New studies have revealed a few of the cunning tricks cancer uses to spread throughout the body. Cancer cells, for instance, apparently use signals from normal tissue to break away from primary tumors. Tumors also can enlist bone marrow cells to scout out new sites where cancer can set up housekeeping.

The process of metastasis amazes even scientists who have studied cancer for decades.

"It really is very bizarre," says Ira Mellman, scientific director of the Yale Cancer Center.

Yet understanding metastasis is also a crucial step in the fight against cancer. Stationary tumors don't generally kill people. Tumors that travel do.

"We really don't understand metastasis," says David Lyden, associate professor of pediatrics and cell and developmental biology at Weill Cornell Medical College. "We have really failed patients with metastatic cancer."

However, Lyden and others have begun to shed light on how cancer spreads.

Ross L. Cagan at the University of Washington in St. Louis, for instance, is focused on a simple question:

"It's never been entirely clear why cancer cells leave in the first place," said Cagan, professor of molecular biology and pharmacology.

Last month in the journal Development Cell, Cagan and post-graduate student Marcos Vidal identified one reason why cancer cells begin to migrate. Looking at tumors in living fruit flies, the scientists found that cells at the edge of a tumor, in direct contact with normal cells, elicit a molecular response from the surrounding tissue that enables the cancer cells to break free and move away.

They found that when cancer cells with a high level of the gene SRC, which is commonly found in breast cancers, come in contact with normal tissue, the cancer cells lose surface proteins called cadherins, which act as a sort of molecular glue that binds cancer cells together.

The changes occur only in cancer cells at the border of the tumor, not in the interior of the tumor mass.
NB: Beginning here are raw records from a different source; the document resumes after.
This is an optimization exercise on Yosys and OpenROAD, whose aim is small area, not a production implementation.
At most, simulation tests tie the RTL to the original design; equivalence was not proved.
Only the layout flow was run in run 3; the RTL was not checked for function there.
No activity file was given, so power comes from the tool's default toggle rates.

File: design/flow/design.v
module sha_spi_host #(
  parameter int unsigned CLK_DIV        = 2,
  parameter int unsigned TIMEOUT_CYCLES = 65535
) (
  input  logic         clk,
  input  logic         reset_n,
  input  logic         start,
  input  logic [511:0] message,
  output logic         busy,
  output logic [255:0] hash,
  output logic         hash_valid,
  output logic         timeout,
  output logic         sck,
  output logic         sdi,
  input  logic         sdo,
  output logic         block_load,
  output logic         message_load,
  input  logic         done,
  output logic [2:0]   fsm_state
);
  localparam logic [1:0] M_IDLE = 2'd0, M_TX = 2'd1, M_WAIT = 2'd2, M_RX = 2'd3;
  localparam logic [15:0] TX_BASE = 16'hF800;
  localparam logic [15:0] RX_BASE = 16'hFC00;
  localparam logic [15:0] TO_LAST = 16'(TIMEOUT_CYCLES - 1);
  logic [1:0]   mode;
  logic [15:0]  cnt;
  logic [511:0] tx_sr;
  logic         done_s1, done_s2;
  logic is_idle, is_tx, is_wait, is_rx;
  logic accept, tx_shift, rx_shift, shift, hold, cnt_end, go_rx, expire;
  logic [511:0] shift_in;
  assign is_idle = (mode == M_IDLE);
  assign is_tx   = (mode == M_TX);
  assign is_wait = (mode == M_WAIT);
  assign is_rx   = (mode == M_RX);
  assign cnt_end  = &cnt;
  assign accept   = is_idle & start;
  assign tx_shift = is_tx & cnt[1] & cnt[0];
  assign rx_shift = is_rx & ~cnt[1] & cnt[0];
  assign shift    = tx_shift | rx_shift;
  assign hold     = ~accept & ~shift;
  assign shift_in = {tx_sr[510:0], sdo};
  assign go_rx    = is_wait & done_s2;
  assign expire   = is_wait & ~done_s2 & (cnt == TO_LAST);
  assign busy         = ~is_idle;
  assign block_load   = is_tx;
  assign message_load = is_tx;
  assign sck          = (is_tx & cnt[1]) | (is_rx & ~cnt[1]);
  assign sdi          = is_tx & tx_sr[511];
  assign hash         = tx_sr[255:0];
  assign fsm_state    = is_tx   ? {1'b0, cnt[1], ~cnt[1]} :
                        is_wait ? 3'd3 :
                        is_rx   ? {1'b1, 1'b0, cnt[1]} : 3'd0;
  always_ff @(posedge clk or negedge reset_n) begin
    if (!reset_n) begin
      mode       <= M_IDLE;
      hash_valid <= 1'b0;
      timeout    <= 1'b0;
    end else begin
      timeout <= expire;
      if (accept) hash_valid <= 1'b0;
      else if (is_rx & cnt_end) hash_valid <= 1'b1;
      case (mode)
        M_IDLE: if (start) mode <= M_TX;
        M_TX:   if (cnt_end) mode <= M_WAIT;
        M_WAIT: if (done_s2) mode <= M_RX;
                else if (cnt == TO_LAST) mode <= M_IDLE;
        M_RX:   if (cnt_end) mode <= M_IDLE;
      endcase
    end
  end
  always_ff @(posedge clk) begin
    done_s1 <= done;
    done_s2 <= done_s1;
    if (accept)     cnt <= TX_BASE;
    else if (go_rx) cnt <= RX_BASE;
    else            cnt <= cnt + 16'd1;
    for (int i = 0; i < 512; i++)
      tx_sr[i] <= (accept & message[i]) | (shift & shift_in[i]) | (hold & tx_sr[i]);
  end
endmodule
And the newly wandering cancer cells are aided in their escape by another enzyme secreted by the tumor that dissolves the matrix surrounding the cells.

'Kicked out'

"Normal tissue sends out a signal that says, 'Hey, you shouldn't be here,' and literally kicks the cells (at the edge of a tumor) out," Cagan said. "They just walk out of the tumor mass. Of course, that turns out to be very bad."
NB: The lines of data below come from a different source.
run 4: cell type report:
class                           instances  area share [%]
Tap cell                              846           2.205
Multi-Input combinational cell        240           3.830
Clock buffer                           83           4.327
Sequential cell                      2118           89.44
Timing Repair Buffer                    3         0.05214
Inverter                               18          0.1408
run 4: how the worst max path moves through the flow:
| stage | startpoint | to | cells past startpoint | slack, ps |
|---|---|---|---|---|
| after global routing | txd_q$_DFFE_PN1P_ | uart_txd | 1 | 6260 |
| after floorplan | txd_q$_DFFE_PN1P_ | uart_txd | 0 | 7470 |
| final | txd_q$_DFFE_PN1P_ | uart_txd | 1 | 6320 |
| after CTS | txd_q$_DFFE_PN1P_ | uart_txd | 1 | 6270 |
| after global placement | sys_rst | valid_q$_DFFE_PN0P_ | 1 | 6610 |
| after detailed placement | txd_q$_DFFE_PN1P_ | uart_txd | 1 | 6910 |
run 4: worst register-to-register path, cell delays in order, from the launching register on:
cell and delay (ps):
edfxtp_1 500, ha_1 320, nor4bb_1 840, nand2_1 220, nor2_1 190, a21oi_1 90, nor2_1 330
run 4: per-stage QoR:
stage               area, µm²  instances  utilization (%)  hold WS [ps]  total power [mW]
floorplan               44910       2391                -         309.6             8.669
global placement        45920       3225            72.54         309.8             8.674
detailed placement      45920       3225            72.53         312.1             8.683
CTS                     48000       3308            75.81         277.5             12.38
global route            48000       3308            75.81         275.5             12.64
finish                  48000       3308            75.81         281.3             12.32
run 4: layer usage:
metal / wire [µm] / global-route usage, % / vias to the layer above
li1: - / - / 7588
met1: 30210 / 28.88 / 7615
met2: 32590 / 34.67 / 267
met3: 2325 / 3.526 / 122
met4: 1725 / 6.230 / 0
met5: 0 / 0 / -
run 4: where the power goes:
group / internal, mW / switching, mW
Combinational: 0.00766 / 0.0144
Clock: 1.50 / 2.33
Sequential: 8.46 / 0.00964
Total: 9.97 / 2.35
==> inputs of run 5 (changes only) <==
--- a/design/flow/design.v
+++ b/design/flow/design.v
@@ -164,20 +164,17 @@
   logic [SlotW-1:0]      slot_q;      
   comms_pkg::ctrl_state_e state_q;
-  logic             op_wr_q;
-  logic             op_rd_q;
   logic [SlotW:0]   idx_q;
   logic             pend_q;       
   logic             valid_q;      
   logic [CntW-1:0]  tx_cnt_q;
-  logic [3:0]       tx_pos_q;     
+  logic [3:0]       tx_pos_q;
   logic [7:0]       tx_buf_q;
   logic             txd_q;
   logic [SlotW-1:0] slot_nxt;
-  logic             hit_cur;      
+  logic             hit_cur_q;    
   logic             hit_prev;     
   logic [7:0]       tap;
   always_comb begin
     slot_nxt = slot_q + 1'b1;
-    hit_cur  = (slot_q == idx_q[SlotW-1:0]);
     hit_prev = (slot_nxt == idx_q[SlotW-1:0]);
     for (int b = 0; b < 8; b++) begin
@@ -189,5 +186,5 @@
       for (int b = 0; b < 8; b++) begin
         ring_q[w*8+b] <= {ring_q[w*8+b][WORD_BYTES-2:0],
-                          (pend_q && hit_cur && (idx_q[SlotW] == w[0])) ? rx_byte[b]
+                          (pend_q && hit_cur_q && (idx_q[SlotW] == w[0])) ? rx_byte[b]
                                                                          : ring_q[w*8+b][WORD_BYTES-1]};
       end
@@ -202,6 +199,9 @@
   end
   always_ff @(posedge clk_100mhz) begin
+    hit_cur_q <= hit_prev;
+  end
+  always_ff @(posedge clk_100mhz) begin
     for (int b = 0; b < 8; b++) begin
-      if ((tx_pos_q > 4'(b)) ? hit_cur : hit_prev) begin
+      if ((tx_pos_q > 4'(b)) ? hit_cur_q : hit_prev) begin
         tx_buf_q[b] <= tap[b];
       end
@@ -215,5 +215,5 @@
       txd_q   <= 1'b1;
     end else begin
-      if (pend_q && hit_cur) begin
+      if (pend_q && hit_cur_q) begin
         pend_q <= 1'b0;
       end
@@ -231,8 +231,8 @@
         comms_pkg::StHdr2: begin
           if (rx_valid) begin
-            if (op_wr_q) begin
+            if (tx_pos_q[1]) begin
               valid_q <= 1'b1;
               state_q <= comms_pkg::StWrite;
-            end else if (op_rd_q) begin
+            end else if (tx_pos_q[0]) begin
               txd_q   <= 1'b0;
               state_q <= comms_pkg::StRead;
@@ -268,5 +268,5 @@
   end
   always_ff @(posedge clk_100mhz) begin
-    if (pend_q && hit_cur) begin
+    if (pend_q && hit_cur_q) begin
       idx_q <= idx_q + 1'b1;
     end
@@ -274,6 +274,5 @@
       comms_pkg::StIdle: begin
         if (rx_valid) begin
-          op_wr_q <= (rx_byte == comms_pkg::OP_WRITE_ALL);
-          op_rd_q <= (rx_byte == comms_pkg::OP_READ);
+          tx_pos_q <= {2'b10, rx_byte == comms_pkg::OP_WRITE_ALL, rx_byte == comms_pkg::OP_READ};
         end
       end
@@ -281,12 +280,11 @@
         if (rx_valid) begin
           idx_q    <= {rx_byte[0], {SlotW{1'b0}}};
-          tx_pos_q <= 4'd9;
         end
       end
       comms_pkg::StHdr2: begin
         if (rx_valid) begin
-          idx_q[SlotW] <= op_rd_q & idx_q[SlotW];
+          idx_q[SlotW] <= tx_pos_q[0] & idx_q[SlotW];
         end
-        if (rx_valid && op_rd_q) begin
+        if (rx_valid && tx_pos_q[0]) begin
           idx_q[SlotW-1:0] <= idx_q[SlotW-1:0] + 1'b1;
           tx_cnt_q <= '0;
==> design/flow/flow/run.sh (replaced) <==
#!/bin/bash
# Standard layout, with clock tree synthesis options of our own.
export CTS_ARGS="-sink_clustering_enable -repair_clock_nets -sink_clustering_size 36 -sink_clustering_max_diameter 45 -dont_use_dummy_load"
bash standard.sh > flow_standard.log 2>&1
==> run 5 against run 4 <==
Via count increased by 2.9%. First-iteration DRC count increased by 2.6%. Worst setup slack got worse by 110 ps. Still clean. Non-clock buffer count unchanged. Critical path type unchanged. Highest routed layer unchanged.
This design comes from an exercise in tuning for small area, a short achievable clock period and few clock cycles per item on the open sky130 flow, not from production work.
At most, simulation tests tie the RTL to the original design; equivalence was not proved.
For runs 2 to 4, only the layout was checked, not whether the RTL still works.
Power and IR drop assume default switching activity.

==> design.v <==
module mdu_alu #(
    parameter int XLEN    = 32,
    parameter int SHAMT_W = $clog2(XLEN)
) (
    input  logic            clk,
    input  logic            rst,
    input  logic            in_valid,
    output logic            in_ready,
    input  logic [4:0]      in_op,
    input  logic [XLEN-1:0] in_a,
    input  logic [XLEN-1:0] in_b,
    input  logic            kill,
    output logic            out_valid,
    input  logic            out_ready,
    output logic [XLEN-1:0] out_result,
    output logic            out_illegal
);
    localparam logic [1:0] C_ALU = 2'd0;
    localparam logic [1:0] C_MUL = 2'd1;
    localparam logic [1:0] C_DIV = 2'd2;
    localparam logic [1:0] C_ILL = 2'd3;
    function automatic logic [5:0] len32(input logic [31:0] v);
        len32 = '0;
        for (int i = 0; i < 32; i++) if (v[i]) len32 = 6'(i + 1);
    endfunction
    function automatic logic lowones(input logic [31:0] v);
        lowones = 1'b1;
        for (int i = 0; i < 31; i++) if (v[i + 1] && !v[i]) lowones = 1'b0;
    endfunction
    function automatic logic [2:0] nchunk(input logic [32:0] v);
        if (&v[32:7] || ~|v[32:7])        nchunk = 3'd0;
        else if (&v[32:15] || ~|v[32:15]) nchunk = 3'd1;
        else if (&v[32:23] || ~|v[32:23]) nchunk = 3'd2;
        else if (&v[32:31] || ~|v[32:31]) nchunk = 3'd3;
        else                              nchunk = 3'd4;
    endfunction
    function automatic logic [11:0] booth(input logic [32:0] v, input logic [2:0] c);
        logic [40:0] ve;
        logic [8:0]  ch;
        logic [2:0]  g;
        ve = {{7{v[32]}}, v, 1'b0};
        ch = ve[8*c +: 9];
        for (int j = 0; j < 4; j++) begin
            g = ch[2*j +: 3];
            booth[3*j]     = g[0] ^ g[1];
            booth[3*j + 1] = (g == 3'b011) || (g == 3'b100);
            booth[3*j + 2] = g[2] && !(g[1] && g[0]);
        end
    endfunction
    function automatic logic [127:0] csa(input logic [63:0] a, input logic [63:0] b,
                                         input logic [63:0] c);
        csa = {a ^ b ^ c, ((a & b) | (a & c) | (b & c)) << 1};
    endfunction
    logic        v_q;        
    logic        first_q;    
    logic        one_q;      
    logic        last_q;     
    logic        dfirst_q;   
    logic        lb0_q;      
    logic [1:0]  cls_q;
    logic [3:0]  aop_q;
    logic        hi_q;       
    logic        drem_q;     
    logic        qneg_q;
    logic        rneg_q;
    logic        inv_q;
    logic        swap_q;     
    logic [32:0] x_q;        
    logic [32:0] y_q;        
    logic [63:0] accs_q;     
    logic [63:0] accc_q;     
    logic [11:0] dig_q;      
    logic [4:0]  cnt_q;
    logic [5:0]  la_q, lb_q;  
    logic        av_q;       
    logic        ahi_q;      
    logic        aill_q;
    logic        ov_q;       
    logic [31:0] out_q;
    logic        oill_q;
    logic [1:0]  cls_in;
    logic        mul_sa, mul_sb, div_s, nega, negb, swap, inv_in;
    logic [32:0] ea, eb, x_in, y_in;
    logic [2:0]  na, nb;
    logic [11:0] dig_in;
    logic [31:0] oca, ocb;
    logic [5:0]  la_in, lb_in;
    always_comb begin
        if (in_op[4] == 1'b0)   cls_in = (in_op[3:1] == 3'b111) ? C_ILL : C_ALU;
        else if (in_op[3])      cls_in = C_ILL;
        else                    cls_in = in_op[2] ? C_DIV : C_MUL;
        mul_sa = (in_op[1:0] != 2'd3);
        mul_sb = (in_op[1:0] == 2'd0) || (in_op[1:0] == 2'd1);
        div_s  = !in_op[0];
        nega   = (cls_in == C_DIV) && div_s && in_a[31];
        negb   = (cls_in == C_DIV) && div_s && in_b[31];
        ea     = {(cls_in == C_MUL) && mul_sa && in_a[31], nega ? -in_a : in_a};
        eb     = {(cls_in == C_MUL) && mul_sb && in_b[31], negb ? -in_b : in_b};
        na     = nchunk({mul_sa && in_a[31], in_a});
        nb     = nchunk({mul_sb && in_b[31], in_b});
        swap   = (cls_in == C_MUL) && (nb < na);
        dig_in = swap ? booth({mul_sb && in_b[31], in_b}, nb)
                      : booth({mul_sa && in_a[31], in_a}, na);
        x_in   = ea;
        y_in   = eb;
        inv_in = (cls_in == C_DIV) ||
                 ((cls_in == C_ALU) && (in_op[3:0] == 4'd1 || in_op[3:0] == 4'd3 ||
                                        in_op[3:0] == 4'd4 || in_op[3:0] == 4'd10 ||
                                        in_op[3:0] == 4'd11 || in_op[3:0] == 4'd12 ||
                                        in_op[3:0] == 4'd13));
        if (inv_in) y_in = ~y_in;
        oca    = (div_s && in_a[31]) ? ~in_a : in_a;
        ocb    = (div_s && in_b[31]) ? ~in_b : in_b;
        la_in  = len32(oca) + 6'(div_s && in_a[31] && lowones(oca));
        lb_in  = len32(ocb) + 6'(div_s && in_b[31] && lowones(ocb));
    end
    logic [33:0] sum1;
    assign sum1 = {1'b0, x_q} + {1'b0, y_q} + 34'(inv_q);
    logic        sh_left, sh_fill;
    logic [32:0] sh_in, sh_rin, sh_rout, sh_out;
    logic [4:0]  sh_amt;
    logic [6:0]  dlen;
    assign dlen = {1'b0, la_q} - {1'b0, lb_q};
    always_comb begin
        if (cls_q == C_DIV) begin
            sh_left = 1'b1;
            sh_fill = 1'b1;
            sh_in   = y_q;
            sh_amt  = dlen[4:0] | 5'd1;
        end else begin
            sh_left = (aop_q == 4'd2);
            sh_in   = {(aop_q == 4'd7) & x_q[31], x_q[31:0]};
            sh_fill = sh_left ? 1'b0 : sh_in[32];
            sh_amt  = y_q[4:0];
        end
        for (int i = 0; i < 33; i++) sh_rin[i] = sh_left ? sh_in[32 - i] : sh_in[i];
        sh_rout = 33'($signed({sh_fill, sh_rin}) >>> sh_amt);
        for (int i = 0; i < 33; i++) sh_out[i] = sh_left ? sh_rout[32 - i] : sh_rout[i];
    end
    logic [31:0] alu_res;
    logic        ltu, lts, eq;
    always_comb begin
        ltu = !sum1[33];
        lts = (x_q[31] == y_q[31]) ? x_q[31] : ltu;
        eq  = &(x_q[31:0] ^ y_q[31:0]);
        case (aop_q)
            4'd0, 4'd1:       alu_res = sum1[31:0];
            4'd2, 4'd6, 4'd7: alu_res = sh_out[31:0];
            4'd3:             alu_res = {31'd0, lts};
            4'd4:             alu_res = {31'd0, ltu};
            4'd5:             alu_res = x_q[31:0] ^ y_q[31:0];
            4'd8:             alu_res = x_q[31:0] | y_q[31:0];
            4'd9:             alu_res = x_q[31:0] & y_q[31:0];
            4'd10:            alu_res = {31'd0, eq};
            4'd11:            alu_res = {31'd0, !eq};
            4'd12:            alu_res = {31'd0, !lts};
            default:          alu_res = {31'd0, !ltu};
        endcase
    end
    logic [63:0] mul_s, mul_c;
    logic [11:0] dig_nx;
    logic [32:0] mcand;
    assign mcand = swap_q ? x_q : y_q;
    always_comb begin
        logic [33:0]  w;
        logic [63:0]  pp [4];
        logic [63:0]  sa, ca;
        logic [6:0]   nbits;
        logic [127:0] t0, t1, t2, t3, t4;
        nbits = '0;
        for (int j = 0; j < 4; j++) begin
            w = '0;
            if (dig_q[3*j])     w = {mcand[32], mcand};
            if (dig_q[3*j + 1]) w = {mcand, 1'b0};
            w     = w ^ {34{dig_q[3*j + 2]}};
            pp[j] = 64'({~w[33], w[32:0]}) << (2 * j);
            nbits[2*j] = dig_q[3*j + 2];
        end
        sa = first_q ? 64'(nbits) : ((accs_q << 8) | 64'(nbits));
        ca = first_q ? 64'd0 : (accc_q << 8);
        t0 = csa(sa, ca, -(64'd85 << 33));
        t1 = csa(pp[0], pp[1], pp[2]);
        t2 = csa(pp[3], t0[127:64], t0[63:0]);
        t3 = csa(t1[127:64], t1[63:0], t2[127:64]);
        t4 = csa(t3[127:64], t3[63:0], t2[63:0]);
        mul_s  = t4[127:64];
        mul_c  = t4[63:0];
        dig_nx = booth(swap_q ? y_q : x_q, cnt_q[2:0] - 3'd1);
    end
    logic        f1, f2;
    logic [32:0] rem2;
    logic [33:0] subb;
    logic [34:0] subc, cs_s, cs_c;
    always_comb begin
        logic [34:0] p, q, r;
        f1   = sum1[33];
        subb = {1'b0, x_q} + {2'b01, y_q[32:1]} + 34'd1;
        p    = {2'b00, x_q};
        q    = {2'b00, y_q};
        r    = {2'b00, 1'b1, y_q[32:1]};
        cs_s = p ^ q ^ r;
        cs_c = {((p & q) | (p & r) | (q & r)), 1'b1};
        subc = cs_s + cs_c + 35'd1;
        f2   = f1 ? subc[34] : subb[33];
        if (f1) rem2 = f2 ? subc[32:0] : sum1[32:0];
        else    rem2 = f2 ? subb[32:0] : x_q;
    end
    logic        done;
    logic        res_ill, dneg;
    logic        out_free, accept;
    logic [31:0] quo_n;
    logic        triv;
    logic        dlast, rem_late;
    logic [31:0] acc_lo_early, accs_lo_n, accc_lo_n;
    always_comb begin
        quo_n   = {accs_q[29:0], f1, f2};
        triv    = lb0_q || (la_q < lb_q);
        done    = one_q || last_q || (dfirst_q && triv);
        res_ill = (cls_q == C_ILL);
        dlast   = (cls_q == C_DIV) && last_q;
        rem_late = dlast && drem_q;
        case (cls_q)
            C_ALU: acc_lo_early = alu_res;
            C_ILL: acc_lo_early = '0;
            C_MUL: acc_lo_early = mul_s[31:0];
            default: begin
                if (dfirst_q) begin
                    if (!triv)       acc_lo_early = '0;
                    else if (drem_q) acc_lo_early = x_q[31:0] ^ {32{rneg_q}};
                    else             acc_lo_early = lb0_q ? '1 : '0;
                end else begin
                    acc_lo_early = quo_n ^ {32{dlast && qneg_q}};
                end
            end
        endcase
        accs_lo_n = rem_late ? (rem2[31:0] ^ {32{rneg_q}}) : acc_lo_early;
        dneg = (cls_q == C_DIV) && done && (drem_q ? rneg_q : (qneg_q && !dfirst_q));
        if (cls_q == C_MUL) accc_lo_n = mul_c[31:0];
        else                accc_lo_n = {31'd0, dneg};
    end
    logic        b_free;
    logic [63:0] acc_sum;
    assign acc_sum  = accs_q + accc_q;
    assign b_free   = !ov_q || out_ready;
    assign out_free = !av_q || b_free;
    logic rdy_now, rdy_if_taken;
    assign rdy_now      = !v_q || (done && (!av_q || !ov_q));
    assign rdy_if_taken = done;
    assign in_ready     = !kill && (rdy_now || (rdy_if_taken && out_ready));
    assign accept   = in_valid && in_ready;
    always_ff @(posedge clk or posedge rst) begin
        if (rst) begin
            v_q  <= 1'b0;
            av_q <= 1'b0;
            ov_q <= 1'b0;
        end else if (kill) begin
            v_q  <= 1'b0;
            av_q <= 1'b0;
            ov_q <= 1'b0;
        end else begin
            if (accept)                       v_q <= 1'b1;
            else if (v_q && done && out_free) v_q <= 1'b0;
            if (v_q && done && out_free)      av_q <= 1'b1;
            else if (b_free)                  av_q <= 1'b0;
            if (av_q && b_free)               ov_q <= 1'b1;
            else if (out_ready)               ov_q <= 1'b0;
        end
    end
    always_ff @(posedge clk) begin
        if (accept) begin
            first_q <= 1'b1;
            one_q   <= (cls_in == C_ALU) || (cls_in == C_ILL);
            last_q  <= (cls_in == C_MUL) && ((swap ? nb : na) == 3'd0);
            dfirst_q <= (cls_in == C_DIV);
            lb0_q   <= (in_b == '0);
            cls_q   <= cls_in;
            aop_q   <= in_op[3:0];
            hi_q    <= (in_op[1:0] != 2'd0);
            drem_q  <= in_op[1];
            qneg_q  <= div_s && (in_a[31] ^ in_b[31]);
            rneg_q  <= div_s && in_a[31];
            x_q     <= x_in;
            swap_q  <= swap;
            y_q     <= y_in;
            cnt_q   <= {2'd0, swap ? nb : na};
            inv_q   <= inv_in;
            dig_q   <= dig_in;
            la_q    <= la_in;
            lb_q    <= lb_in;
        end else if (v_q && !done && out_free) begin
            first_q  <= 1'b0;
            dfirst_q <= 1'b0;
            if (cls_q == C_MUL) begin
                last_q <= (cnt_q[2:0] == 3'd1);
                dig_q  <= dig_nx;
                cnt_q  <= cnt_q - 5'd1;
            end else if (first_q) begin
                y_q    <= sh_out;
                cnt_q  <= dlen[5:1];
                last_q <= (dlen[5:1] == 5'd0);
            end else begin
                x_q    <= rem2;
                y_q    <= {2'b11, y_q[32:2]};
                cnt_q  <= cnt_q - 5'd1;
                last_q <= (cnt_q == 5'd1);
            end
        end
        if (v_q && out_free) begin
            accs_q <= {mul_s[63:32], accs_lo_n};
            accc_q <= {mul_c[63:32], accc_lo_n};
        end
        if (v_q && done && out_free) begin
            ahi_q  <= (cls_q == C_MUL) && hi_q;
            aill_q <= res_ill;
        end
        if (av_q && b_free) begin
            out_q  <= ahi_q ? acc_sum[63:32] : acc_sum[31:0];
            oill_q <= aill_q;
        end
    end
    assign out_valid   = ov_q;
    assign out_result  = out_q;
    assign out_illegal = oill_q;
endmodule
Scientists used to think that freed cancer cells simply wandered through the bloodstream or lymphatic system until they randomly found another home. But Lyden's work with mice suggests tumors are much more deliberate than that -- that they have already recruited other cells to find and prepare a safe haven for migrant cancer cells even before they begin their journey.

The cellular scouts are adult bone marrow stem cells that activate a gene called VEGFR1 -- one of the genes known to promote angiogenesis, or the formation of new blood vessels.

Usually present only during embryonic development, the angiogenesis process is resurrected by cancer tumors to provide nutrients to help them grow. Studies of human tissues have shown VEGFR1-positive bone marrow cells are present in higher-than-expected numbers in cancer patients.

Before migrating cancer cells land, these bone marrow cells arrive at the site of a future metastasis and build a sort of welcoming nest where cancer cells can land and proliferate.

Growth factors that the tumor secretes are believed to start the work on this welcoming nest. Those growth factors produce an adhesion molecule called fibronectin that provides a docking site for the bone marrow cells.

Scientists have long been puzzled about why primary tumor types have a tendency to metastasize to different organs -- colon to liver, breast to bone or lung, lung to brain.

Lyden and his colleagues believe that the answer may lie in part in genetic differences in the patients or in the type of growth factor secreted by primary tumors.

Lyden says that tracking bone marrow stem cells provides a "road map" for metastasis. He believes it will be possible to predict the risk of metastatic cancer -- and, therefore, how aggressively a patient's cancer should be treated -- by measuring VEGFR1-positive bone marrow cells. He also says that antibodies might be developed that would attack those cells, preventing cancer from spreading.

Cagan similarly says he believes the SRC gene could provide diagnostic and therapeutic potential.